Pagina 2 | Roma, i Friedkin preparano cambiamenti drastici sul nucleo della squadra
La sconfitta contro l'Inter, un segnale emblematico
Il ko contro l’Inter, in questo senso, è stato quasi emblematico: spettacolare, caotico, ma impietoso. Per i Friekdin una fotografia nitida dei limiti attuali della Roma. Difesa fragile, equilibri precari, personalità a intermittenza. Troppo poco per competere davvero con le grandi. Troppo poco per sognare in grande. Ecco perché, dietro le quinte, si parla già di futuro. Non un semplice ritocco, ma una vera e propria rifondazione. Per la proprietà il “nucleo” della squadra è sotto osservazione e sarà modificato: alcuni pilastri potrebbero non essere più così intoccabili. La parola d’ordine è competitività, e per raggiungerla serviranno scelte anche dolorose.

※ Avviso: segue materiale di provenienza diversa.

==> src/bus_pkg.sv <==
package bus_pkg;

  // ----------------------------------------
  // Request bus geometry
  // ----------------------------------------

  // Byte address width
  localparam int unsigned ADDR_W = 32;

  // One beat carries a full word
  localparam int unsigned DATA_W = 64;

  localparam int unsigned BE_W = DATA_W / 8;

  // Low address bits that pick a byte inside a word
  localparam int unsigned WORD_OFS_W = $clog2(BE_W);

endpackage

==> src/soc_map_pkg.sv <==
package soc_map_pkg;

  // ----------------------------------------
  // Address map
  // ----------------------------------------

  localparam int unsigned REGION_W = 8;
  localparam int unsigned OFFSET_W = bus_pkg::ADDR_W - REGION_W;

  // Target selected by the decoder
  typedef enum logic [2:0] {
    TGT_ROM,
    TGT_CLINT,
    TGT_GPIO,
    TGT_DRAM,
    TGT_NONE
  } region_e;

  // Top byte of the address
  localparam logic [REGION_W-1:0] REGION_ROM   = 8'h00;
  localparam logic [REGION_W-1:0] REGION_CLINT = 8'h02;
  localparam logic [REGION_W-1:0] REGION_GPIO  = 8'h40;
  localparam logic [REGION_W-1:0] REGION_DRAM  = 8'h80;

  localparam logic [OFFSET_W-1:0] ROM_BASE_OFS = 24'h01_0000;
  localparam int unsigned ROM_WORDS  = 8;
  localparam int unsigned ROM_AW     = $clog2(ROM_WORDS);
  localparam int unsigned ROM_BYTES  = ROM_WORDS * bus_pkg::BE_W;
  localparam logic [bus_pkg::ADDR_W-1:0] ROM_BASE_ADDR = {REGION_ROM, ROM_BASE_OFS};

  localparam int unsigned SRAM_WORDS = 1024;
  localparam int unsigned SRAM_AW    = $clog2(SRAM_WORDS);
  localparam int unsigned SRAM_BYTES = SRAM_WORDS * bus_pkg::BE_W;

  // CLINT register offsets, all word aligned
  localparam logic [OFFSET_W-1:0] CLINT_MSIP_OFS     = 24'h00_0000;
  localparam logic [OFFSET_W-1:0] CLINT_MTIMECMP_OFS = 24'h00_4000;
  localparam logic [OFFSET_W-1:0] CLINT_MTIME_OFS    = 24'h00_bff8;

  // Debug requests are held off while boot code runs
  localparam int unsigned DEBUG_HOLDOFF_CYCLES = 64;
  localparam int unsigned HOLDOFF_W = $clog2(DEBUG_HOLDOFF_CYCLES + 1);

  // Boot image, two instructions per word
  localparam logic [bus_pkg::DATA_W-1:0] boot_rom_image [ROM_WORDS] = '{
    64'h0202_8593_0000_0297,
    64'hf140_2573_0105_9593,
    64'h0005_8067_0201_0113,
    64'h1050_0073_0000_0013,
    64'hffdf_f06f_0000_0013,
    64'h0000_0000_0000_0000,
    64'hdead_beef_cafe_f00d,
    64'h8000_0000_0001_0000
  };

  // One address word, read raw or split into region and offset
  typedef struct packed {
    logic [REGION_W-1:0] region;
    logic [OFFSET_W-1:0] offset;
  } soc_addr_fields_t;

  typedef union packed {
    logic [bus_pkg::ADDR_W-1:0] raw;
    soc_addr_fields_t           f;
  } soc_addr_u;

endpackage

==> src/addr_decode.sv <==
`timescale 1ns/1ps

module addr_decode import bus_pkg::*, soc_map_pkg::*; (
  input  logic              clk_i,
  input  logic              rst_ni,
  input  logic              req_i,
  input  logic              we_i,
  input  logic [ADDR_W-1:0] addr_i,
  input  logic [DATA_W-1:0] rom_rdata_i,
  input  logic [DATA_W-1:0] sram_rdata_i,
  input  logic [DATA_W-1:0] clint_rdata_i,
  output logic              rom_req_o,
  output logic              sram_req_o,
  output logic              clint_req_o,
  output logic              rvalid_o,
  output logic [DATA_W-1:0] rdata_o,
  output logic              err_o
);

  soc_addr_u a;
  region_e   region;
  logic      rom_hit;
  logic      clint_hit;
  logic      dram_hit;
  logic      in_range;

  region_e   region_q;
  logic      rvalid_q;
  logic      err_q;
  logic      rd_q;

  assign a = addr_i;

  // ----------------------------------------
  // Request side
  // ----------------------------------------

  assign rom_hit  = (a.raw >= ROM_BASE_ADDR) && (a.raw < ROM_BASE_ADDR + ROM_BYTES);
  assign dram_hit = a.f.offset < SRAM_BYTES;

  // Low bits select a byte and are ignored
  assign clint_hit =
    (a.f.offset[OFFSET_W-1:WORD_OFS_W] == CLINT_MSIP_OFS[OFFSET_W-1:WORD_OFS_W]) ||
    (a.f.offset[OFFSET_W-1:WORD_OFS_W] == CLINT_MTIMECMP_OFS[OFFSET_W-1:WORD_OFS_W]) ||
    (a.f.offset[OFFSET_W-1:WORD_OFS_W] == CLINT_MTIME_OFS[OFFSET_W-1:WORD_OFS_W]);

  always_comb begin
    case (a.f.region)
      REGION_ROM:   region = TGT_ROM;
      REGION_CLINT: region = TGT_CLINT;
      REGION_GPIO:  region = TGT_GPIO;
      REGION_DRAM:  region = TGT_DRAM;
      default:      region = TGT_NONE;
    endcase
  end

  // GPIO has no target behind it
  always_comb begin
    case (region)
      TGT_ROM:   in_range = rom_hit;
      TGT_CLINT: in_range = clint_hit;
      TGT_DRAM:  in_range = dram_hit;
      default:   in_range = 1'b0;
    endcase
  end

  assign rom_req_o   = req_i & in_range & (region == TGT_ROM);
  assign sram_req_o  = req_i & in_range & (region == TGT_DRAM);
  assign clint_req_o = req_i & in_range & (region == TGT_CLINT);

  // ----------------------------------------
  // Response side
  // ----------------------------------------

  always_ff @(posedge clk_i or negedge rst_ni) begin
    if (!rst_ni) begin
      rvalid_q <= 1'b0;
      err_q    <= 1'b0;
      rd_q     <= 1'b0;
      region_q <= TGT_NONE;
    end else begin
      rvalid_q <= req_i;
      err_q    <= req_i & ~in_range;
      rd_q     <= req_i & ~we_i;
      region_q <= region;
    end
  end

  always_comb begin
    rdata_o = '0;
    if (rvalid_q && rd_q && !err_q) begin
      case (region_q)
        TGT_ROM:   rdata_o = rom_rdata_i;
        TGT_CLINT: rdata_o = clint_rdata_i;
        TGT_DRAM:  rdata_o = sram_rdata_i;
        default:   rdata_o = '0;
      endcase
    end
  end

  assign rvalid_o = rvalid_q;
  assign err_o    = err_q;

endmodule

==> config.mk <==
export PLATFORM = sky130hd
export DESIGN_NAME = addr_decode
export DESIGN_NICKNAME = d
export VERILOG_FILES = /design/src/bus_pkg.sv /design/src/soc_map_pkg.sv /design/src/addr_decode.sv
export SDC_FILE = /design/constraint.sdc
export NUM_CORES = 1
export LEC_CHECK = 0
export BUFFER_PORTS_ARGS = -buffer_cell sky130_fd_sc_hd__buf_4
export CORE_AREA = 4 4 113 115
export CTS_CLUSTER_DIAMETER = 120
export CTS_CLUSTER_SIZE = 40
export DETAILED_ROUTE_END_ITERATION = 10
export DIE_AREA = 0 0 117 119
export PLACE_DENSITY = 0.54
export SETUP_SLACK_MARGIN = 0.15
export SYNTH_ARGS = -nofsm -noshare
export SYNTH_HDL_FRONTEND = slang
export SYNTH_SLANG_ARGS = --single-unit
==> constraint.sdc <==
create_clock -name clk_i -period 6.84 [get_ports clk_i]
set_input_delay 1.368 -clock clk_i [delete_from_list [all_inputs] [get_ports clk_i]]
set_output_delay 1.368 -clock clk_i [all_outputs]
set_load 0.01 [all_outputs]
==> results of run 1 <==
how the worst min path moves through the flow:
stage           start            endpoint  slack (ps)
2_1_floorplan  rst_ni     err_o$_DFF_PN0_        1070
3_3_place_gp   rst_ni  rvalid_o$_DFF_PN0_        1170
3_5_place_dp   rst_ni     err_o$_DFF_PN0_        1180
4_1_cts        rst_ni     err_o$_DFF_PN0_         940
5_1_grt        rst_ni     err_o$_DFF_PN0_         940
6_report       rst_ni     err_o$_DFF_PN0_         940
cell families (layout without fill, tap and decap cells):
group | after synthesis | count (layout) | share of synthesized area, %
simple gates | 163 | 163 | 34.5
compound gates | 76 | 76 | 20.3
mux | 64 | 64 | 31.3
flops | 6 | 6 | 7.39
xor+xnor | 2 | 2 | 0.855
buf+inv | 31 | 304 | 5.68
power by group through the flow:
stage	clock, mW	combinational [mW]	sequential [mW]
6_report	0.0966	0.147	0.0386
5_1_grt	0.101	0.162	0.0388
4_1_cts	0.0984	0.148	0.0386
3_5_place_dp	0	0.147	0.0390
3_3_place_gp	0	0.144	0.0389
2_1_floorplan	0	0.0389	0.0380
cell usage in the layout, fill, tap and decap left out, types with 2 or more instances in the layout:
master	instances
a2111oi_1	3
a211oi_1	3
a21oi_1	65
buf_4	297
clkbuf_16	3
dfrtp_1	3
inv_1	3
mux2i_1	64
nand2_1	3
nand3_1	2
nand4_1	6
nand4b_1	2
nor2_1	135
nor2b_1	2
nor4_1	5
or4_4	2
xnor2_1	2
routing by layer:
| metal | vias to the layer above | track usage [%] | share of wire, % |
|---|---|---|---|
| met5 | - | 0 | 0 |
| met4 | 0 | 2.22 | 0.97 |
| met3 | 8 | 2.34 | 8.4 |
| met2 | 155 | 28.3 | 52 |
| met1 | 1547 | 17.2 | 39 |
| li1 | 1737 | - | - |
sequential cells by signal (all words and copies together), names as in the netlist:
register	flops
region_q	3
rvalid_o	1
rd_q	1
err_o	1
critical path, stage by stage:
cell and delay [ps]:
buf_4 120, or4_4 540, or4_4 560, a21o_1 200, a2111oi_1 360, buf_4 190
synthesized netlist by cell type (3+ instances only):
cell / count
inv_1: 3
nand4_1: 6
a21oi_1: 65
dfrtp_1: 5
nor2_1: 135
a2111oi_1: 3
mux2i_1: 64
nand2_1: 3
clkbuf_1: 20
a211oi_1: 3
buf_1: 8
nor4_1: 5
cell type report:
type / count / area (um2)
tap: 147 / 184
clock buffer: 4 / 78.8
fill: 1258 / 7350
inverter: 3 / 11.3
sequential: 6 / 156
multi-input combinational: 305 / 1800
timing repair buffer: 297 / 2230
metrics by stage:
| step | instance area (um2) | utilization [%] |
|---|---|---|
| 6_report | 4460 | 37.8 |
| 5_1_grt | 4460 | 37.8 |
| 4_1_cts | 4460 | 37.8 |
| 3_5_place_dp | 4380 | 37.1 |
| 3_3_place_gp | 4380 | 37.1 |
| 2_1_floorplan | 2050 | - |
==> summary.md, run 1 <==
| Metric | Value |
|---|---|
| Post-synth EDFFs | `0` |
| Sum Neg Setup Slack | `0 ps` |
| Logic pwr share | `52.1%` |
| DRT antenna net count | `0` |
| Dpl cells | `758` |
| Cell Count, Final, Fillers Out | `762` |
| Max-cap violations | `0` |
| Mapped Cells | `342` |
| Register share of total power | `13.7%` |
| Synth top area share | `31.3%` |
| Rows | `40` |
| Vias per cell | `4.52` |
| Top cells by area, synth | `mux2i_1, nor2_1, a21oi_1` |
| VDD IR max | `0.0693 mV` |
| PostCTS Resize Cnt | `0` |
| Clock root cell | `clkbuf_16` |
| Final number of max-transition violations | `0` |
| CTS tree | `built` |
| Biggest area consumer among synthesized cells | `mux2i_1` |
| DPL Wire Length | `9510 um` |
| Final hold viol count | `0` |
| Category of the critical setup timing path | `primary input to output port` |
| Post-synthesis async set-or-reset flop share | `100%` |
| Initial antenna violation count | `0` |
| Max clock buf depth | `2` |
| Mapped Avg Cell Area | `5.99 um2` |
| Netlist cell types | `29` |
| Core ar. | `11800 um2` |
| Die ar. | `13900 um2` |
| First-pass GRT wire length | `16800 um` |
| Die H | `119 um` |
| Worst Tran Pin Value | `833 ps` |
| Static Leak | `2.11 nW` |
| Outcome | `completed` |
| Reg clk slew, reported paths | `30 ps` |
| Critical path origin | `addr_i[18]` |
| WL/cell | `15.5 um` |
| Final nets | `844` |
| Worst EP required | `5470 ps` |
| WP data arrival | `3340 ps` |
| Sw Ratio | `23.5%` |
| CTS Sinks | `6` |
| Hold Buf Count CTS | `0` |
| Setup Fix Bufs, Post-CTS | `0` |
| Power share of the clock group | `34.2%` |
| Worst setup margin | `2140 ps` |
| Vias in the first global route | `3322` |
| Layout area overhead | `118%` |
| Mapped Nets | `570` |
| Remaining Overflow, GRT | `0` |
| Gr usage total | `14.8%` |
| Total CTS buffers | `3` |
| Total power | `282 uW` |
| Headroom to the max-slew limit | `44.5%` |
| #FFs+latches synth | `6` |
| # DRC | `0` |
| GP Congestion | `0.812` |
| Max Clock Freq | `213 MHz` |
| Register area share after synthesis | `7.39%` |
| CP startpoint kind | `primary input` |
| Initial DRC count | `157` |
| Hold crit path type | `primary input to asynchronous set/reset pin` |
| Ys Warns | `0` |
| Synthesized area | `2050 um2` |
| CP Capture Type | `output port` |
| TritonRoute pass-1 iters | `4` |
| I/O pin total | `297` |
| Power Density | `63.2 nW/um2` |
| Switching power | `66.3 uW` |
| Antenna diodes | `0` |
| Largest net degree at the start of global routing | `45` |
| Final Setup Violations | `0` |
| Number of buffers added on ports | `293` |
| Routed via count | `3447` |
| Worst-path maximum fanout | `3` |
| Unrepaired setup endpoints after global routing | `no` |
| Post-layout min period | `4700 ps` |
| Setup WS pre-CTS | `2160 ps` |
| Initial Utilization | `17.4%` |
| Final WL | `11800 um` |
| CP endpoint | `sram_req_o` |
| WHS | `937 ps` |
| Final Cycle Share | `68.8%` |
| Ys flop type | `dfrtp_1` |
| H-tree depth | `1` |
| Die width | `117 um` |
| Share of post-route cells with drive strength above 1 | `50.2%` |
| Internal Pwr Total | `216 uW` |
(Power assumes the default switching activity.)
==> run 2, diff against run 1 <==
--- a/config.mk
+++ b/config.mk
@@ -5,13 +5,14 @@
 export SDC_FILE = /design/constraint.sdc
 export NUM_CORES = 1
 export LEC_CHECK = 0
+export ABC_AREA = 1
 export BUFFER_PORTS_ARGS = -buffer_cell sky130_fd_sc_hd__buf_4
 export CORE_AREA = 4 4 113 115
 export CTS_CLUSTER_DIAMETER = 120
 export CTS_CLUSTER_SIZE = 40
 export DETAILED_ROUTE_END_ITERATION = 10
 export DIE_AREA = 0 0 117 119
-export PLACE_DENSITY = 0.54
+export PLACE_DENSITY = 0.56
 export SETUP_SLACK_MARGIN = 0.15
 export SYNTH_ARGS = -nofsm -noshare
 export SYNTH_HDL_FRONTEND = slang
==> constraint.sdc (replaced) <==
create_clock -name clk_i -period 4.4 [get_ports clk_i]
set_input_delay 0.88 -clock clk_i [delete_from_list [all_inputs] [get_ports clk_i]]
set_output_delay 0.88 -clock clk_i [all_outputs]
set_load 0.01 [all_outputs]
==> run 2 against run 1 <==
Against the previous run: cell count increased by 21%; setup slack got worse by 570 ps; largest cell class unchanged; clock-buffer cell count unchanged; critical path depth increased by 1.
==> summary.md, run 2 <==
| Metric | Value |
|---|---|
| Critical path's slowest cell | `nor2_8 (was or4_4)` |
| Remaining Overflow, GRT | `0 (unchanged)` |
| PostCTS Resize Cnt | `0 (unchanged)` |
| Post-synth top cells | `nand2_1, inv_1, nand3_1 (was nor2_1, a21oi_1, mux2i_1)` |
| Initial DRC count | `173 (was 157)` |
| Post-synth EDFFs | `0 (unchanged)` |
| H-tree depth | `1 (unchanged)` |
| Most frequent cells in the layout | `buf_4, nand2_1, inv_1 (was buf_4, nor2_1, a21oi_1)` |
| VDD IR max | `0.108 mV (was 0.0693 mV)` |
| WP data arrival | `1950 ps (was 3340 ps)` |
| Layout area overhead | `100% (was 118%)` |
| Core ar. | `11800 um2 (unchanged)` |
| Share of post-route cells with drive strength above 1 | `41.0% (was 50.2%)` |
| CTS Sinks | `6 (unchanged)` |
| # DRC | `0 (unchanged)` |
| Top cells by area, synth | `nand2_1, nand3_1, inv_1 (was mux2i_1, nor2_1, a21oi_1)` |
| Commonest non-fill, non-tap cell in the layout | `buf_4 (unchanged)` |
| Final hold viol count | `0 (unchanged)` |
| Post-layout min period | `2830 ps` |
| TritonRoute pass-1 iters | `4 (unchanged)` |
| WL/cell | `13.5 um (was 15.5 um)` |
| Initial Utilization | `19.4% (was 17.4%)` |
| Outcome | `completed (unchanged)` |
| Crit path cell chain | `nand2_1 > nor2_8 > nand2_1 > nand3_1 > nand2_1 > inv_1 > buf_4 (was buf_4 > or4_4 > or4_4 > a21o_1 > a2111oi_1 > buf_4)` |
| Post-synthesis async set-or-reset flop share | `100% (unchanged)` |
| Most used cell, CP | `nand2_1` |
| Unrepaired setup endpoints after global routing | `no (unchanged)` |
| Routed via count | `3864 (was 3447)` |
| CTS tree | `built (unchanged)` |
| Sum Neg Setup Slack | `0 ps (unchanged)` |
| Largest net degree at the start of global routing | `65 (was 45)` |
| CP Capture Type | `output port (unchanged)` |
| Final Cycle Share | `64.3%` |
| DRT antenna net count | `0 (unchanged)` |
| Biggest area consumer among synthesized cells | `nand2_1 (was mux2i_1)` |
| Final WL | `12500 um (was 11800 um)` |
| I/O pin total | `297 (unchanged)` |
| Gr usage total | `16.3% (was 14.8%)` |
| Ys Warns | `0 (unchanged)` |
| Synth top area share | `45.7% (was 31.3%)` |
| Final Setup Violations | `0 (unchanged)` |
| Static Leak | `2.95 nW (was 2.11 nW)` |
| Power Density | `85.8 nW/um2 (was 63.2 nW/um2)` |
| Category of the critical setup timing path | `flop to output port (was primary input to output port)` |
| Hold crit path type | `primary input to asynchronous set/reset pin (unchanged)` |
| Mapped Avg Cell Area | `4.58 um2 (was 5.99 um2)` |
| Total CTS buffers | `3 (unchanged)` |
| Max-cap violations | `0 (unchanged)` |
| Ys flop type | `dfrtp_1 (unchanged)` |
| Worst EP required | `3520 ps (was 5470 ps)` |
| Max FFs per register | `3 (unchanged)` |
| Clock root cell | `clkbuf_16 (unchanged)` |
| Final number of max-transition violations | `0 (unchanged)` |
| Most frequent cell after synthesis | `nand2_1 (was nor2_1)` |
| Die width | `117 um (unchanged)` |
| Biggest register | `region_q (unchanged)` |
| Number of buffers added on ports | `293 (unchanged)` |
| Vias in the first global route | `3664 (was 3322)` |
| Die H | `119 um (unchanged)` |
| Antenna diodes | `0 (unchanged)` |
| Hold Buf Count CTS | `0 (unchanged)` |
| Mapped Nets | `728 (was 570)` |
| Final nets | `1005 (was 844)` |
| CP startpoint kind | `flop (was primary input)` |
| Initial antenna violation count | `1 (was 0)` |
| Rows | `40 (unchanged)` |
| Filler instances | `1414 (was 1258)` |
| Worst Tran Pin Value | `896 ps (was 833 ps)` |
| Largest stage delay on the critical path | `690 ps (was 560 ps)` |
| Mapped Cells | `500 (was 342)` |
| Synthesized area | `2290 um2 (was 2050 um2)` |
| GP Congestion | `0.836 (was 0.812)` |
| Max clock buf depth | `2 (unchanged)` |
| Netlist cell types | `24 (was 29)` |
| Vias per cell | `4.19 (was 4.52)` |
| Headroom to the max-slew limit | `40.3% (was 44.5%)` |
| Final core occ | `38.9% (was 37.8%)` |
| DPL Wire Length | `10000 um (was 9510 um)` |
| Max Clock Freq | `353 MHz` |
| Register area share after synthesis | `6.61% (was 7.39%)` |
| Worst-path maximum fanout | `64 (was 3)` |
| #FFs+latches synth | `6 (unchanged)` |
| First-pass GRT wire length | `18300 um (was 16800 um)` |
| Setup Fix Bufs, Post-CTS | `0 (unchanged)` |
| Die ar. | `13900 um2 (unchanged)` |
| Reg clk slew, reported paths | `40 ps (was 30 ps)` |
-- run 2: changes by cell type in the layout (fill, tap and decap cells not counted), moves of 3 or more --
cell       before  now
a2111oi_1       3    0
nand4_1         6    1
a21oi_1        65    1
nor2_2          0    4
nand3_1         2   67
inv_1           3   76
nor4_1          5    0
a211oi_1        3    0
nor2_4          0    4
mux2i_1        64    0
nor2_1        135   25
nand2_1         3  279
-- run 2: layout make-up --
class	instances	area (um2)	area share, %
sequential	6	151	3.30
timing repair buffer	296	2220	48.4
tap	147	184	4.01
multi-input combinational	391	1660	36.1
clock buffer	4	78.8	1.72
inverter	79	299	6.51
-- run 2: kinds of logic (layout without fill, tap and decap cells) --
family	count (synthesis)	after routing	share of synthesized area, %
AO/OA/AOI/OAI	3	3	0.983
buffers and inverters	103	379	21.4
flip-flops	6	6	6.61
AND/OR/NAND/NOR	388	388	71.0
-- run 2: metal layers --
metal  wire length, um  track usage, %  vias up  share of wire, %
met5                13               0        -              0.10
met4               178            2.51        2               1.4
met3              1490            4.83       13                12
met2              6200            30.4      198                50
met1              4610            18.3     1622                37
li1                  -               -     2029                 -
-- run 2: critical path: cells and delay by family, from the launching register on --
family	cells	cell delay (ps)
AND/OR/NAND/NOR	5	1100
buffers and inverters	2	220
flip-flops	1	350
-- run 2: path summary, 6_finish.rpt --
check                                 startpoint                     to  slack, ps  cells past startpoint
worst max-delay path       region_q[0]$_DFF_PN0_            rdata_o[50]       1570                      7
max in group asynchronous                 rst_ni  region_q[2]$_DFF_PN1_       3750                      1
min in group clk_i                         req_i     rvalid_o$_DFF_PN0_        780                      1
worst min-delay path                      rst_ni        err_o$_DFF_PN0_        450                      1
-- run 2: metrics by stage --
stage | setup WS (ps) | power [mW] | hold WS, ps | instances | cell area (um2)
floorplan | 1830 | 0.0810 | 584 | 500 | 2290
global placement | 1570 | 0.242 | 689 | 919 | 4510
detailed placement | 1580 | 0.244 | 689 | 919 | 4510
CTS | 1500 | 0.397 | 448 | 923 | 4590
global route | 1330 | 0.418 | 448 | 923 | 4590
finish | 1570 | 0.394 | 447 | 923 | 4590
-- run 2: report_power, final --
group | switching [mW] | leakage (nW) | total, mW | internal [mW]
clock network | 0.0320 | 0.0382 | 0.152 | 0.120
logic | 0.0511 | 2.83 | 0.183 | 0.132
registers | 0.00110 | 0.0746 | 0.0584 | 0.0573
total | 0.0842 | 2.95 | 0.394 | 0.310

Sette partite ancora da giocare, sette tappe per chiudere una stagione sospesa tra speranze e realtà. Poi sarà tempo di bilanci. Il direttore sportivo Massara e Gasperini si siederanno al tavolo con la proprietà per valutare la rosa. Sarà così che nascerà la Roma del domani. Una Roma chiamata a rompere il ciclo, a cambiare pelle, a ritrovare ambizione. Perché il messaggio arrivato da oltre Oceano è chiaro: perdere così si può anche accettare, ma restare fermi no.